This Repository contains project files for the YoloV5 image detection model to detect the top or 'crown' of oil palm trees.
The YoloV5 documentation can be found in the official YoloV5 github repository
The code for training the palm crown detection model is contained in the Palm Crown Detection - YoloV5 Training
jupyter notebook.
Training can be done on any GPU-enabled computer or Google Colab (Recommended).
The dataset consists of 400 aerial palm crown images, taken using a DJI Mavic Air 2 Drone.
Prior to training, the images were split into train, test and validation datasets.
The data configurations are specified in the palm_data.yaml
file
I would like to credit and give thanks to my colleagues Muhamad Hanif Hazemi
and Muhammad Yusuf Musa
who flew the drone and did most of the data collection on the field.
Example Palm Crown Image from the Dataset
YOLOv5 accepts annotations / labels in the following format:
class x_center y_center width height
- We can use Roboflow to label the images, or manually label the images using LabelImg.
- Labels should be saved as a txt file, one file per image.
The trained models were successful in detecting palm crowns from image and video inputs.
For object detection, mean average precision (mAP) is the primary metric that is used to measure model performance.
On the other hand, Intersection over Union (IOU) measures the amount of overlap between the detected object pixels and actual object pixels. We use IOU as a threshold to calculate precision.
- mAP@0.5 refers to mean average precision at an IOU threshold above 0.5
- mAP@0.5:0.95 refers to the average mAP over different IOU thresholds between 0.5 to 0.95
For the trained models, the following metrics were obtained:
Model | mAP@0.5 | mAP@0.5:0.95 |
---|---|---|
YoloV5_Small | 0.97379 | 0.61941 |
YoloV5_Nano | 0.91846 | 0.57329 |
Training Results for YoloV5_Small model
Training Results for YoloV5_Nano model
After training, the models are saved in the project folder in Pytorch format (.pt) We transfer and deploy the trained model into the Nvidia Jetson Platform for inference.
The following pre-requisites need to be installed on the inference hardware:
- Pytorch
- Torchvision
In addition, the YoloV5 github repository needs to be cloned to the inference hardware.
More details about deployment and installation can be found here
Finally, we can run real-time inference on our hardware by entering the following command:
sudo python3 detect.py --weights 'weights/best.pt' --data 'palmlabel.yaml' --imgsz 640 640 --device 0 --source 0
Input Parameters
- weights: The path to our trained YoloV5 model
- data: The yaml file that points to our dataset directory and defines our custom class names
- imgsz: Size of the input images in pixels
- device: Setting device to 0 forces the hardware to use the GPU for inferencing
- source: Set the source to 0 to perform real-time inference from a usb camera or CSI camera. Alternatively we can set the source to an image path or video path for batch inference.
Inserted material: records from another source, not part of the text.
<file path="config.mk">
export PLATFORM = sky130hd
export DESIGN_NAME = sdwt_core
export DESIGN_NICKNAME = d
export VERILOG_FILES = /design/src/sdwt_pkg.sv /design/src/sdwt_cmd_delay.sv /design/src/sdwt_core.sv
export SDC_FILE = /design/constraint.sdc
export NUM_CORES = 2
export LEC_CHECK = 0
export ABC_AREA = 1
export BUFFER_PORTS_ARGS = -buffer_cell sky130_fd_sc_hd__buf_4
export CAP_MARGIN = 20
export CORE_AREA = 3 3 424 426
export CTS_CLUSTER_SIZE = 12
export DETAILED_ROUTE_END_ITERATION = 10
export DIE_AREA = 0 0 427 429
export PLACE_DENSITY_LB_ADDON = 0.3
export SLEW_MARGIN = 20
export SYNTH_ARGS = -nofsm -noshare
export SYNTH_HDL_FRONTEND = slang
export SYNTH_SLANG_ARGS = --single-unit
export TNS_END_PERCENT = 5
</file>
<file path="constraint.sdc">
create_clock -name pclk -period 8.3 [get_ports pclk]
set_input_delay 1.66 -clock pclk [delete_from_list [all_inputs] [get_ports pclk]]
set_output_delay 1.66 -clock pclk [all_outputs]
set_load 0.01 [all_outputs]
</file>
<file path="src/sdwt_pkg.sv">
// Shared constants for the write turnaround timing block: register map, field positions,
// reset values, burst encodings and burst timing terms.
// Assumes a 32-bit APB register bus and one command clock for everything.
`default_nettype none
package sdwt_pkg;
  // Register byte offsets.
  localparam logic [7:0] OFS_CTRL = 8'h00;
  localparam logic [7:0] OFS_LAT  = 8'h04;
  localparam logic [7:0] OFS_TWR  = 8'h08;
  localparam logic [7:0] OFS_TWTR = 8'h0c;
  localparam logic [7:0] OFS_TRAS = 8'h10;
  localparam logic [7:0] OFS_STAT = 8'h14;
  // Field positions.
  localparam int unsigned CTRL_BL_LSB  = 0;
  localparam int unsigned CTRL_DBI_BIT = 2;
  localparam int unsigned CTRL_DM_BIT  = 3;
  localparam int unsigned LAT_AL_LSB   = 0;
  localparam int unsigned LAT_CWL_LSB  = 8;
  localparam int unsigned TWR_PL_LSB   = 0;
  localparam int unsigned TWR_DBI_LSB  = 8;
  localparam int unsigned TWTR_S_LSB   = 0;
  localparam int unsigned TWTR_L_LSB   = 8;
  localparam int unsigned STAT_PRE_BIT = 0;
  localparam int unsigned STAT_RD_BIT  = 1;
  localparam int unsigned STAT_RAS_BIT = 2;
  localparam int unsigned STAT_CFG_BIT = 3;
  localparam int unsigned STAT_BSY_BIT = 4;
  localparam int unsigned STAT_OPEN_LSB = 16;
  // Reset values.
  localparam logic [31:0] CTRL_RST = 32'h0000_0000;
  localparam logic [31:0] LAT_RST  = 32'h0000_0900;
  localparam logic [31:0] TWR_RST  = 32'h0000_0e0c;
  localparam logic [31:0] TWTR_RST = 32'h0000_0602;
  localparam logic [31:0] TRAS_RST = 32'h0000_0020;
  // Burst-length field encodings.
  localparam logic [1:0] BL_FIXED8 = 2'b00;
  localparam logic [1:0] BL_OTF    = 2'b01;
  localparam logic [1:0] BL_CHOP4  = 2'b10;
  // Burst terms in clocks: command-to-recovery term and data window length.
  localparam logic [7:0] TERM_FULL = 8'h04;
  localparam logic [7:0] TERM_CHOP = 8'h02;
  localparam logic [2:0] DATA_BL8  = 3'h4;
  localparam logic [2:0] DATA_BC4  = 3'h2;
  localparam int unsigned NBANK = 16;
endpackage
`default_nettype wire

</file>
<file path="src/sdwt_cmd_delay.sv">
// Delay line for write command records with two programmable taps.
// Assumes tap values stay below DEPTH; tap 0 returns the input of the same cycle.
`default_nettype none
module sdwt_cmd_delay #(
  parameter int unsigned W     = 7,
  parameter int unsigned DEPTH = 132,
  parameter int unsigned TW    = 8
) (
  input  wire logic          pclk,
  input  wire logic          presetn,
  input  wire logic [W-1:0]  din,
  input  wire logic [TW-1:0] tap_a,
  input  wire logic [TW-1:0] tap_b,
  output logic      [W-1:0]  out_a,
  output logic      [W-1:0]  out_b
);
  typedef struct packed {
    logic [DEPTH-1:0][W-1:0] line;
  } sdwt_delay_t;
  sdwt_delay_t s;
  sdwt_delay_t next_s;

  // Stage k holds the record taken k+1 cycles ago.
  always_comb begin
    next_s.line = {s.line[DEPTH-2:0], din};
  end

  always_ff @(posedge pclk or negedge presetn) begin
    if (!presetn) begin
      s <= '0;
    end else begin
      s <= next_s;
    end
  end

  // Tap reads; a zero tap bypasses the line so a write latency of one still works.
  assign out_a = (tap_a == '0) ? din : s.line[tap_a - 1'b1];
  assign out_b = (tap_b == '0) ? din : s.line[tap_b - 1'b1];
endmodule
`default_nettype wire

</file>
<file path="src/sdwt_core.sv">
// Write burst decode, write data window and write turnaround tracking for a DRAM.
// Assumes command pulses come from logic on pclk and an APB master configures the timing.
//
// Overview of operation
// - The fixed chop encoding in the burst field makes every write a four-beat burst.
// - With the on-the-fly encoding, A12 low chooses a four-beat chop and A12 high eight beats.
// - Eight beats come from the fixed eight-beat encoding or from on-the-fly with A12 high.
// - Write latency is additive latency plus CAS write latency, counted from the write.
// - Write recovery counts from the first rising edge after the last write data beat, or after the eight-beat end for an on-the-fly chop.
// - A write with A10 high precharges its bank itself after the burst; A10 low leaves it open.
// - Masking applies to writes only and is never active together with data inversion.
//
// The APB register port and the address map were decided locally.
`default_nettype none
module sdwt_core #(
  parameter int unsigned DEPTH = 132
) (
  input  wire logic        pclk,
  input  wire logic        presetn,
  input  wire logic [7:0]  paddr,
  input  wire logic        psel,
  input  wire logic        penable,
  input  wire logic        pwrite,
  input  wire logic [31:0] pwdata,
  output logic      [31:0] prdata,
  output logic             pready,
  output logic             pslverr,
  input  wire logic        cmd_act,
  input  wire logic        cmd_wr,
  input  wire logic        cmd_rd,
  input  wire logic        cmd_pre,
  input  wire logic [3:0]  cmd_bank,
  input  wire logic        cmd_a10,
  input  wire logic        cmd_a12,
  output logic             wdata_take,
  output logic             wdata_mask_en,
  output logic             wdata_inv_en,
  output logic [15:0]      bank_open,
  output logic             auto_pre,
  output logic [3:0]       auto_pre_bank
);
  import sdwt_pkg::*;

  typedef struct packed {
    logic [31:0]       ctrl;
    logic [31:0]       lat;
    logic [31:0]       twr;
    logic [31:0]       twtr;
    logic [31:0]       tras;
    logic [2:0]        sticky;
    logic [31:0]       rdata;
    logic [15:0]       open;
    logic [15:0]       pend;
    logic [15:0]       ap;
    logic [15:0][7:0]  rec;
    logic [15:0][7:0]  ras;
    logic [7:0]        wtr_s;
    logic [7:0]        wtr_l;
    logic [1:0]        last_bg;
    logic [2:0]        beats;
    logic [4:0]        inflight;
    logic              auto_pre;
    logic [3:0]        auto_bank;
  } sdwt_state_t;

  sdwt_state_t s;
  sdwt_state_t next_s;

  // Decide eight beats from the burst field and A12.
  function automatic logic burst_is_bl8(input logic [1:0] fld, input logic a12);
    burst_is_bl8 = (fld == BL_FIXED8) || ((fld == BL_OTF) && a12);
  endfunction

  // Address decode shared by read and write paths; returns 1 for a mapped offset.
  function automatic logic addr_mapped(input logic [7:0] a);
    addr_mapped = (a == OFS_CTRL) || (a == OFS_LAT) || (a == OFS_TWR) ||
                  (a == OFS_TWTR) || (a == OFS_TRAS) || (a == OFS_STAT);
  endfunction

  logic [1:0] fld;
  logic       dbi_en;
  logic       dm_en;
  logic [7:0] wl;
  logic [7:0] term;
  logic [7:0] tap_start;
  logic [7:0] tap_end;
  logic [6:0] entry;
  logic [6:0] rec_start;
  logic [6:0] rec_end;

  assign fld    = s.ctrl[CTRL_BL_LSB +: 2];
  assign dbi_en = s.ctrl[CTRL_DBI_BIT];
  assign dm_en  = s.ctrl[CTRL_DM_BIT];
  // Write latency sums the two latency fields.
  assign wl = {2'b00, s.lat[LAT_AL_LSB +: 6]} + {2'b00, s.lat[LAT_CWL_LSB +: 6]};
  // Fixed chop shortens the recovery start term; on-the-fly chop keeps the full term.
  assign term = (fld == BL_CHOP4) ? TERM_CHOP : TERM_FULL;
  // Taps land one cycle early so the loaded counters are live in the cycle itself.
  assign tap_start = (wl == 8'h00) ? 8'h00 : wl - 8'h01;
  assign tap_end   = wl + term - 8'h01;

  // Record: valid, eight beats, fixed chop, bank index.
  assign entry = {cmd_wr, burst_is_bl8(fld, cmd_a12), fld == BL_CHOP4, cmd_bank};

  sdwt_cmd_delay #(
    .W     (7),
    .DEPTH (DEPTH),
    .TW    (8)
  ) u_delay (
    .pclk    (pclk),
    .presetn (presetn),
    .din     (entry),
    .tap_a   (tap_start),
    .tap_b   (tap_end),
    .out_a   (rec_start),
    .out_b   (rec_end)
  );

  // Whole next-state computation: counters, bank bookkeeping, checks and APB.
  always_comb begin
    logic       found;
    logic       inc;
    logic       dec;
    logic       acc;
    logic       setup;
    logic [2:0] set_f;
    logic [2:0] clr_f;
    logic [3:0] eb;
    found = 1'b0;
    inc   = cmd_wr;
    dec   = rec_end[6];
    acc   = psel && penable;
    setup = psel && !penable;
    set_f = 3'b000;
    clr_f = 3'b000;
    eb    = rec_end[3:0];
    next_s = s;
    next_s.auto_pre = 1'b0;
    // Free-running down counters stop at zero.
    for (int i = 0; i < NBANK; i++) begin
      if (s.rec[i] != 8'h00) next_s.rec[i] = s.rec[i] - 8'h01;
      if (s.ras[i] != 8'h00) next_s.ras[i] = s.ras[i] - 8'h01;
    end
    if (s.wtr_s != 8'h00) next_s.wtr_s = s.wtr_s - 8'h01;
    if (s.wtr_l != 8'h00) next_s.wtr_l = s.wtr_l - 8'h01;
    if (s.beats != 3'h0) next_s.beats = s.beats - 3'h1;
    // Data window opens at write latency and spans four or two clocks.
    if (rec_start[6]) begin
      next_s.beats = rec_start[5] ? DATA_BL8 : DATA_BC4;
    end
    // Burst over: recovery and write-to-read timers start together.
    if (rec_end[6]) begin
      next_s.rec[eb] = dbi_en ? s.twr[TWR_DBI_LSB +: 8] : s.twr[TWR_PL_LSB +: 8];
      next_s.pend[eb] = 1'b0;
      next_s.wtr_s = s.twtr[TWTR_S_LSB +: 8];
      next_s.wtr_l = s.twtr[TWTR_L_LSB +: 8];
      next_s.last_bg = eb[3:2];
    end
    if (cmd_act) begin
      next_s.open[cmd_bank] = 1'b1;
      // One less than tRAS, so a precharge exactly tRAS clocks after the activate is legal.
      next_s.ras[cmd_bank] = (s.tras[7:0] == 8'h00) ? 8'h00 : s.tras[7:0] - 8'h01;
    end
    if (cmd_wr) begin
      next_s.pend[cmd_bank] = 1'b1;
      next_s.ap[cmd_bank] = cmd_a10;
    end
    // Early reads count against whichever write-to-read timer matches the group.
    if (cmd_rd) begin
      if (s.inflight != 5'h00) begin
        set_f[STAT_RD_BIT] = 1'b1;
      end else if (cmd_bank[3:2] == s.last_bg) begin
        if (s.wtr_l != 8'h00) set_f[STAT_RD_BIT] = 1'b1;
      end else begin
        if (s.wtr_s != 8'h00) set_f[STAT_RD_BIT] = 1'b1;
      end
    end
    if (cmd_pre) begin
      if (s.pend[cmd_bank] || s.rec[cmd_bank] != 8'h00) set_f[STAT_PRE_BIT] = 1'b1;
      if (s.ras[cmd_bank] != 8'h00) set_f[STAT_RAS_BIT] = 1'b1;
      next_s.open[cmd_bank] = 1'b0;
      next_s.ap[cmd_bank] = 1'b0;
    end
    // Internal precharge waits for recovery and tRAS; one bank closes per clock.
    for (int i = 0; i < NBANK; i++) begin
      if (!found && s.ap[i] && !s.pend[i] && s.rec[i] == 8'h00 && s.ras[i] == 8'h00) begin
        found = 1'b1;
        next_s.ap[i] = 1'b0;
        next_s.open[i] = 1'b0;
        next_s.auto_pre = 1'b1;
        next_s.auto_bank = 4'(i);
      end
    end
    next_s.inflight = s.inflight + 5'(inc) - 5'(dec);
    // Register writes take effect at the access edge.
    if (acc && pwrite) begin
      if (paddr == OFS_CTRL) begin
        next_s.ctrl = pwdata & 32'h0000_000f;
      end else if (paddr == OFS_LAT) begin
        next_s.lat = pwdata & 32'h0000_3f3f;
      end else if (paddr == OFS_TWR) begin
        next_s.twr = pwdata & 32'h0000_ffff;
      end else if (paddr == OFS_TWTR) begin
        next_s.twtr = pwdata & 32'h0000_ffff;
      end else if (paddr == OFS_TRAS) begin
        next_s.tras = pwdata & 32'h0000_00ff;
      end else if (paddr == OFS_STAT) begin
        clr_f = pwdata[2:0];
      end
    end
    // A violation in the clearing cycle survives the clear.
    next_s.sticky = (s.sticky & ~clr_f) | set_f;
    // Read data is fetched in the setup cycle so zero-wait access phases see it.
    if (setup && !pwrite) begin
      if (paddr == OFS_CTRL) begin
        next_s.rdata = s.ctrl;
      end else if (paddr == OFS_LAT) begin
        next_s.rdata = s.lat;
      end else if (paddr == OFS_TWR) begin
        next_s.rdata = s.twr;
      end else if (paddr == OFS_TWTR) begin
        next_s.rdata = s.twtr;
      end else if (paddr == OFS_TRAS) begin
        next_s.rdata = s.tras;
      end else if (paddr == OFS_STAT) begin
        next_s.rdata = {s.open, 11'h000, s.inflight != 5'h00, dm_en && dbi_en, s.sticky};
      end else begin
        next_s.rdata = 32'h0000_0000;
      end
    end
  end

  // All state registers on the one clock.
  always_ff @(posedge pclk or negedge presetn) begin
    if (!presetn) begin
      s <= '0;
      s.ctrl <= CTRL_RST;
      s.lat <= LAT_RST;
      s.twr <= TWR_RST;
      s.twtr <= TWTR_RST;
      s.tras <= TRAS_RST;
    end else begin
      s <= next_s;
    end
  end

  assign prdata  = s.rdata;
  assign pready  = 1'b1;
  assign pslverr = psel && penable && !addr_mapped(paddr);
  assign wdata_take = s.beats != 3'h0;
  // Mask and inversion share one pin per lane, so inversion takes the pin when both are set.
  assign wdata_mask_en = dm_en && !dbi_en;
  assign wdata_inv_en  = dbi_en;
  assign bank_open     = s.open;
  assign auto_pre      = s.auto_pre;
  assign auto_pre_bank = s.auto_bank;

  // Bank of the record leaving the line, kept for the recovery load checks.
  logic [3:0] eb_q;
  assign eb_q = rec_end[3:0];
endmodule
`default_nettype wire

</file>
Yosys cells after proc, flatten, opt, wreduce, memory -nomap -nowiden
Index checks and enable logic that the tools add are counted.
Storage, ports and cells
  memories kept: 0
  latch bits: 0
  logic and storage cells: 610
  output and inout port bits: 58
  memory bits (writable): 0
  register bits after elaboration: 1350
  memory bits (read-only): 0
  input bits: 55
Operators by class
  bitwise logic cells: 14
  magnitude comparators: 6
  shifts and indexed selects: 0
  add/subtract/negate cells: 44
  equality and inequality tests: 8
  reductions and logical operators: 200
  multiplexer cells: 157
  $mul: 0
  divide/modulo/power cells: 0
Operator list (number)
  two-way mux 8 bit: 41
  subtractor 8 x 1 -> 8 bit, second input constant: 38
  zero test 8 bit: 37
  nonzero test 8 bit: 36
  bitwise mux 128 bit: 2
  two-way mux 128 bit: 2
  two-way mux 32 bit: 7
  binary-select mux 7 bit (select 8 bit): 2
  two-way mux 5 bit: 16
  logical AND 1 bit: 73
  binary-select mux 8 bit (select 4 bit): 2
  demux 8 bit (select 4 bit): 2
  two-way mux 16 bit: 4
  two-way mux 1 bit: 59
  AND 16 bit: 3
  zero test 1 bit: 35
  two-way mux 3 bit: 11
  NOT 16 bit: 2
  bitwise OR 16 bit: 2
  two-way mux 7 bit: 4
  < comparator 8 x 9 -> 1 bit, second input constant: 2
  two-way mux 18 bit: 1
  bitwise mux 16 bit: 1
  == test 8 x 4 -> 1 bit, second input constant: 2
  30 further kinds: 45

Depth between registers and ports, before layout
  word-level depth: 95
  mapped depth: 33
  depth with buffers taken out: 31

By module
From an unflattened synthesis, not the netlist that was laid out.
Unflattened totals
  cell total of the unflattened synthesis: 8639
  area, all modules: 69012.4 µm²
Modules (own cells, without submodules)
  sdwt_cmd_delay: times used 1, area an instance 44063.5 µm², cells each 5562, sequential area each 23122.2 µm²
  sdwt_core: times used 1, area an instance 24948.9 µm², cells each 3077, sequential area each 10674.0 µm²

Worst setup path after synthesis
No wires, ideal clock.
  kind: register to register
  start: register s[466] (netlist name)
  end: register s[9] (netlist name)
  required time: 8.221 ns
  slack: 2.755 ns
  path buffers: 4
  stages on the path, launching flop included: 30
  period minus slack after synthesis: 5.545 ns
  arrival time: 5.466 ns
  setup time: 0.079 ns
  path through: dfrtp_1 -> ha_1 -> fa_1 -> inv_1 -> ha_1 -> inv_1 -> ha_1 -> fa_1 -> xnor2_1 -> buf_2 -> buf_2 -> o21ai_0 -> o311ai_0 -> nand3_1 -> nand3_1 -> nand3_1 -> nand2_1 -> nand2_1 -> nand2_1 -> nand2_2 -> inv_1 -> buf_2 -> buf_2 -> ha_1 -> inv_1 -> ha_1 -> inv_1 -> fa_1 -> o21ai_0 -> xor2_1
RTL lines
  from (decl): line sdwt_core.sv:66  | sdwt_state_t s;
  from (signal assigned): line sdwt_core.sv:243  | s <= next_s;

==> metrics.yaml <==
sta:
  finalCriticalPeriod_ns: 6.71
  setup_violations: 0
  max_freq_ghz: 0.149
  tightest_slew_ns: 1.14
  clock_skew_ns: 0.0295
  hold_viol_final: 0
  finalCritPeriodShare: 0.808
  slew_violations: 0
  rsz0062_at_grt: "false"
  maxSlewHeadroom: 0.231
  tns_ns: 0
logic_synthesis:
  synth_edf_count: 0
  syn_inst: 5726
  synth_area_um2: 52800
  synth_seq_cells: 1218
  synth_fp_nets: 5873
  synthArstFlopShare: 1.00
  ys.flop_type: "dfrtp_1"
  yosys_warnings: 0
  syn_avg_cell_area_um2: 9.22
  ys_seq_area_frac: 0.578
  ys_types: 66
routing:
  dr.pass1.iters: 5
  vias_per_cell: 4.86
  drc: 0
  drtIter0Drc: 3150
  num_vias: 39700
  detail_route.wirelength_mm: 144
  drtAntennaViolNets: 0
  wire_per_inst_um: 17.6
finish:
  final_nets: 5876
  multi_input_area_um2: 18900
  drive_above_1_share: 0.0804
  area_growth_syn_to_layout_pct: 14.3
  seq_area_um2: 30500
  fillCellCount: 18000
  fin_cells: 8173
clock_tree:
  clkTransAtPathRegs_ns: 0.06
  cts_tree: "done"
  hold_buffers: 0
  cts.sinks: 1218
  post_cts_buffers: 0
  cts_max_path_buffers: 3
  cts_resized: 0
  cts_buffers: 137
  htreeDepth: 4
  cts-root-buf: "clkbuf_16"
  worstSkewPairLatency_ns: 0.76
placed_design:
  dp_hpwl_mm: 87.6
  numPortBuffers: 95
  dp_cells: 7929
  place_congestion: 0.808
run_status:
  outcome: "finished, final reports clean"
global_routing:
  grt_max_degree: 167
  grt_pass1_vias: 39900
  grtUsageTotal: 0.156
  antenna_found_initial: 3
  grt-ovfl-total: 0
  grt_pass1_wl_mm: 229
floorplan:
  die_w_um: 427
  rows: 154
  die-area_um2: 183000
  core_area_um2: 176000
  boundaryPins: 113
  initial_utilization: 0.300
  die_y_um: 429
worst_setup_path:
  critical_path_required_ns: 8.98
  cpLargestDelayFamily: "adder cells"
  cp.depth: 28
  reg2reg_depth: 28
  reg2reg_from: "s[474]"
  worst-path-max-fanout: 37
  r2r_end: "s[9]"
  cp.arrival_ns: 7.39
  r2r_slack_ns: 1.59
  start_kind: "flip-flop"
  crit_start: "s[474]"
  crit_end: "s[9]"
  crit_buf_inv: 6
  end_kind: "flip-flop"
  crit_type: "reg -> reg"
  critPathSlowestCell: "inv_2"
  slowest_delay_ns: 0.74
min_path:
  hp-class: "reg -> reg"
power_and_ir_drop:
  total_leakage_power_uw: 0.0282
  p_total_uw: 18400
  powerDensity_nw_per_um2: 305
  vdd_drop_max_uv: 221
job:
  maxCapViolCount: 0
## layer usage
layer  track usage  wire length, µm  vias to the layer above
li1              -                -                    18900
met1         0.213            65500                    19700
met5             0                0                        -
met2         0.257            68500                      866
met4        0.0440             3480                        0
met3        0.0241             6110                      219
## stage by stage
stage                     area, µm²   util  hold WS, ns  setup slack, ns
after global placement        55700  0.316        0.348             1.58
final                         60300  0.342        0.359             1.59
after global routing          60300  0.342        0.372             1.13
after floorplan               52800      -        0.345             2.76
after detailed placement      55700  0.316        0.351             1.57
after CTS                     60300  0.342        0.358             1.57
## power by group
group          switching [µW]  total [µW]  internal (µW)
registers                 599        7400           6800
logic                    2990        4760           1760
clock network            2520        6240           3710
## synth_stat cells, types with 77 or more instances
master | instances | area share
buf_2 | 82 | 0.0078
ha_1 | 89 | 0.021
nand4_1 | 143 | 0.017
nand3_1 | 552 | 0.052
a21oi_1 | 152 | 0.014
inv_1 | 520 | 0.037
o21ai_1 | 77 | 0.0073
clkbuf_1 | 118 | 0.0084
dfrtp_1 | 1207 | 0.57
xor2_1 | 86 | 0.014
nand2_1 | 1263 | 0.090
a22oi_1 | 82 | 0.012
nor2_1 | 386 | 0.027
o22ai_1 | 117 | 0.014
o21ai_0 | 347 | 0.033
## worst min-delay path by stage
| stage | cells after the start | from | to | slack, ns |
|---|---|---|---|---|
| CTS | 0 | u_delay.next_s[504] | u_delay.next_s[511] | 0.36 |
| floorplan | 0 | u_delay.next_s[96] | u_delay.next_s[103] | 0.35 |
| global route | 0 | u_delay.next_s[796] | u_delay.next_s[803] | 0.37 |
| finish | 0 | u_delay.next_s[504] | u_delay.next_s[511] | 0.36 |
| detailed placement | 0 | u_delay.next_s[68] | u_delay.next_s[75] | 0.35 |
| global placement | 0 | u_delay.next_s[68] | u_delay.next_s[75] | 0.35 |
## registers in the layout (all words and copies together), names as in the netlist
name / flops
dm_en: 1
u_delay.s: 6
prdata: 32
u_delay.next_s: 786
wdata_inv_en: 1
auto_pre: 1
auto_pre_bank: 4
bank_open: 16
s: 369
fld: 2
## cell families (layout without fill, tap and decap cells)
kind of cell | after synthesis | count (layout) | synth area share
flip-flops | 1218 | 1218 | 0.578
AND/OR/NAND/NOR | 2547 | 2547 | 0.212
buffers and inverters | 827 | 933 | 0.0650
adder cells (fa/ha/maj) | 92 | 92 | 0.0222
other | 1 | 2 | 0.0000710
AO/OA/AOI/OAI | 891 | 891 | 0.0975
multiplexers | 2 | 2 | 0.000379
XOR/XNOR | 148 | 148 | 0.0250
## cells in the final DEF, fill, tap and decap left out, drive strengths merged, types with 60 or more instances in the layout
cell type and count:
nand2 1282, dfrtp 1207, nand3 555, inv 538, o21ai 427, nor2 399, clkbuf 195, a21oi 154
buf 150, nand4 143, o22ai 117, ha 89, xor2 88, a22oi 82, xnor2 60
While performing real-time inference, we want to send the coordinates of our detected images to another python program or process. (For example, sending the coordinates to a servo motor controller for position adjustment).
I have modified the original detection file by adding the ZeroMQ asychronous messaging library. The message transmission uses a Pub/Sub pattern, in which the detection file publishes the coordinates as soon as a detection occurs, and the receiver file subscribes to the incoming message stream and uses the data for further processing.
detect_mod1.py
is the modified file that contains the ZMQ code.
These benchmarks were measured using Nvidia Jetson Nano (2GB) hardware. For production purposes, it is recommended to use more powerful hardware such as Nvidia Jetson Xavier NX to achieve inference speeds of more than 30 FPS.
In general, the inferencing speed of the models can be increased by:
- Using a smaller YoloV5 model with lesser weights (Small --> Nano)
- Using a smaller image size (640 --> 320)
During testing, it was found that the nano models with smaller image sizes generated a lot of false positives. Although the nano models produced better inference speeds in terms of FPS, the trade-off degradation in precision and recall was unacceptable. Only the small model paired with 640 image size (YoloV5S_640) produced acceptable results.